C-style static variables

In C we have static variable that can be used within functions.
Example in C

int increment() {
    static int num = 0;
    num++;
    return num;
}
increment(); //1
increment(); //2
increment(); //3

It would have been nice we could have this same functionality in JavaScript.

function increment() {
    static num = 0;
    num++;
    return num;
}
increment() //1
increment() //2
increment() //3

This helps us to encapsulate logic within our function without polluting the global scope.
static is already a keyword so this would be easy to implement.
What do you guys think about this?
Let me know!

We basically already have that with block statements:

{
  let a = 1;
  function b() { return a++; }
}

console.log(b(), b(), b()); // 1, 2, 3

And I'm not quite sure this is a good idea for a couple of reasons:

(1) How do you declare variables, with var, let, const or static? Adding yet another keyword makes it harder to learn the language, and even harder for people coming from other languages that occasionally work with JS.

(2) JavaScript has a lot of concepts that are half-way broken, scoping is already very complicated (var having more or less function scoping, let and const having block scoping, the Web Compat semantics), so adding yet another variant, variables that are shared among Environment Records of the same Function (or do they get shared between all Environment Records of all Functions derived from one function expression?, what about new Function("static num = 0; return num++") ?)
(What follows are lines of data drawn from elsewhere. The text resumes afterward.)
`src/rtl/branch_resolve_bht.sv`:
```
// EX-stage branch resolution: decodes comparator flags into a branch outcome,
// predicts from a table of 2-bit saturating counters, and flags mispredictions.
module branch_resolve_bht #(
  parameter int BHT_ENTRIES = 64,
  parameter int IDX_W       = 6,
  parameter int CNT_W       = 32
) (
  input  logic             i_clk,
  input  logic             i_reset,
  input  logic [31:0]      i_id_pc,
  output logic             o_id_pred_taken,
  input  logic             i_ex_valid,
  input  logic             i_ex_is_br,
  input  logic             i_ex_stall,
  input  logic [2:0]       i_ex_funct3,
  input  logic [31:0]      i_ex_pc,
  input  logic [31:0]      i_ex_target,
  input  logic             i_ex_pred_taken,
  output logic             o_br_un,
  input  logic             i_br_less,
  input  logic             i_br_equal,
  output logic             o_ex_taken,
  output logic             o_redirect,
  output logic [31:0]      o_redirect_pc,
  output logic             o_flush,
  output logic [CNT_W-1:0] o_br_count,
  output logic [CNT_W-1:0] o_mispred_count
);

  logic [1:0]       bht_q [BHT_ENTRIES];
  logic [IDX_W-1:0] rd_idx;
  logic [IDX_W-1:0] wr_idx;
  logic [1:0]       ctr_cur;
  logic [1:0]       ctr_d;
  logic             active;
  logic             legal;
  logic             outcome;
  logic             fire;
  logic             mispred;
  logic [31:0]      seq_pc;
  logic [CNT_W-1:0] br_cnt_q, br_cnt_d;
  logic [CNT_W-1:0] mis_cnt_q, mis_cnt_d;
  logic             id_pc_unused;

  // Only the index bits of the ID PC address the table.
  assign id_pc_unused = ^{i_id_pc[31:IDX_W+2], i_id_pc[1:0]};

  assign rd_idx          = i_id_pc[IDX_W+1:2];
  assign wr_idx          = i_ex_pc[IDX_W+1:2];
  assign o_id_pred_taken = bht_q[rd_idx][1];
  assign o_br_un         = i_ex_funct3[2] & i_ex_funct3[1];

  // NOTE: every variable assigned in always_comb gets a default first, so no
  // path through the case can leave it unassigned and infer a latch.
  always_comb begin
    legal   = 1'b1;
    outcome = 1'b0;
    case (i_ex_funct3)
      3'b000:         outcome = i_br_equal;
      3'b001:         outcome = !i_br_equal;
      3'b100, 3'b110: outcome = i_br_less;
      3'b101, 3'b111: outcome = !i_br_less;
      default:        legal   = 1'b0;
    endcase
  end

  // Gating with the reset keeps redirect/flush low while the core is held.
  assign active        = i_reset & i_ex_valid & i_ex_is_br;
  assign o_ex_taken    = active & outcome;
  assign fire          = active & !i_ex_stall & legal;
  assign mispred       = fire & (o_ex_taken != i_ex_pred_taken);
  assign seq_pc        = i_ex_pc + 32'd4;
  assign o_redirect    = mispred;
  assign o_flush       = mispred;
  assign o_redirect_pc = (mispred && o_ex_taken) ? i_ex_target : seq_pc;

  always_comb begin
    ctr_cur = bht_q[wr_idx];
    ctr_d   = ctr_cur;
    if (o_ex_taken) begin
      if (ctr_cur != 2'b11) ctr_d = ctr_cur + 2'd1;
    end else begin
      if (ctr_cur != 2'b00) ctr_d = ctr_cur - 2'd1;
    end
  end

  assign br_cnt_d  = br_cnt_q + CNT_W'(1);
  assign mis_cnt_d = mispred ? mis_cnt_q + CNT_W'(1) : mis_cnt_q;

  // NOTE: the counter table is a flop array rather than a RAM because every
  // entry must return to weakly-not-taken on reset; a RAM macro cannot do that.
  // NOTE: sequential state uses non-blocking assignments so all flops sample
  // pre-edge values regardless of statement order.
  always_ff @(posedge i_clk or negedge i_reset) begin
    if (!i_reset) begin
      for (int i = 0; i < BHT_ENTRIES; i++) bht_q[i] <= 2'b01;
      br_cnt_q  <= '0;
      mis_cnt_q <= '0;
    end else if (fire) begin
      bht_q[wr_idx] <= ctr_d;
      br_cnt_q      <= br_cnt_d;
      mis_cnt_q     <= mis_cnt_d;
    end
  end

  assign o_br_count      = br_cnt_q;
  assign o_mispred_count = mis_cnt_q;

endmodule

```
`config.mk`:
```
export PLATFORM = sky130hd
export DESIGN_NAME = branch_resolve_bht
export DESIGN_NICKNAME = d
export VERILOG_FILES = /design/src/rtl/branch_resolve_bht.sv
export SDC_FILE = /design/constraint.sdc
export NUM_CORES = 1
export LEC_CHECK = 0
export ABC_AREA = 1
export BUFFER_PORTS_ARGS = -buffer_cell sky130_fd_sc_hd__buf_2
export CAP_MARGIN = 15
export CORE_ASPECT_RATIO = 0.7
export CORE_MARGIN = 4
export CORE_UTILIZATION = 38
export DETAILED_ROUTE_END_ITERATION = 6
export MAX_ROUTING_LAYER = met4
export PLACE_DENSITY = 0.55
export RECOVER_POWER = 100
export SYNTH_ARGS = -nofsm -noshare
export SYNTH_HDL_FRONTEND = slang
export SYNTH_SLANG_ARGS = --single-unit
```
`constraint.sdc`:
```
create_clock -name i_clk -period 2.05 [get_ports i_clk]
set_clock_uncertainty 0.1 [all_clocks]
set_input_delay 0.1025 -clock i_clk [delete_from_list [all_inputs] [get_ports i_clk]]
set_output_delay 0.1025 -clock i_clk [all_outputs]
set_load 0.03 [all_outputs]
```
==> results of run 1 <==
## final cells by class
type | instances | area share (%)
Multi-Input combinational cell | 1346 | 41.8
Sequential cell | 192 | 28.9
Timing Repair Buffer | 397 | 18.6
Inverter | 179 | 4.01
Tap cell | 412 | 3.05
Clock buffer | 18 | 2.54
Clock inverter | 14 | 1.14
(3) JavaScript already has closures, which are a very powerful concept, which also works for your usecase as shown above, and is quite easy to understand. Do you have other usecases in mind?

2 Likes

Thanks for the wise reply. This concept of static variables works well with C and functional programming. I just came up with this idea as a syntactic sugar. This concept is already implemented with classes (static methods). So implementation is quite easy. This is a tried and tested features in a mature language like C. Implementation of new features adds a bit more learning curve to every language so this feature alone will not trip up beginners.
var will likely get depricated.
In C this is actually used as:

static int num = 0;

so in JS, my initial syntax could be written as:

static let num = 0;

(I didn't suggest it initially because: static const num = 0 doesn't make any sense. And it looks plain ugly)
The major issues I figured out from your comment is about scoping.Scoping is problematic.
static variables could help us enforce more rigid encapsulation.
This doesn't work outside a function so its not exactly “just another way to declare a variable”
I appreciate closures. Going with closures seems like a better idea. Thank!

While the same effect can be achieved with closures, I actually strongly support this! It's an inconvenience to have to declare objects outside all the time to avoid unnecessary allocations. I have made a new topic for a syntax inside expressions, and have included this as an extension. Similarly to classes, I've made static variables accessible outside as a simple accessor on the function. Let me know what you think. (my proposal)

Ok you do it your way and that's what I still do .great

Tải Outlook for iOS

I was more thinking static let and static const. I came to this idea because I wanted it for lazily loaded values which I realized it would also support.

function foo() {
    static const x = somethingExpensive();
    doSomeWorkWith(x);
}

//vs

let x;
function foo() {
    if (x !== undefined) x = somethingExpensive();
    doSomeWorkWith(x);
}

status quo requires using a let, checking manually for if its initialized before, and coming up with a globally unique name.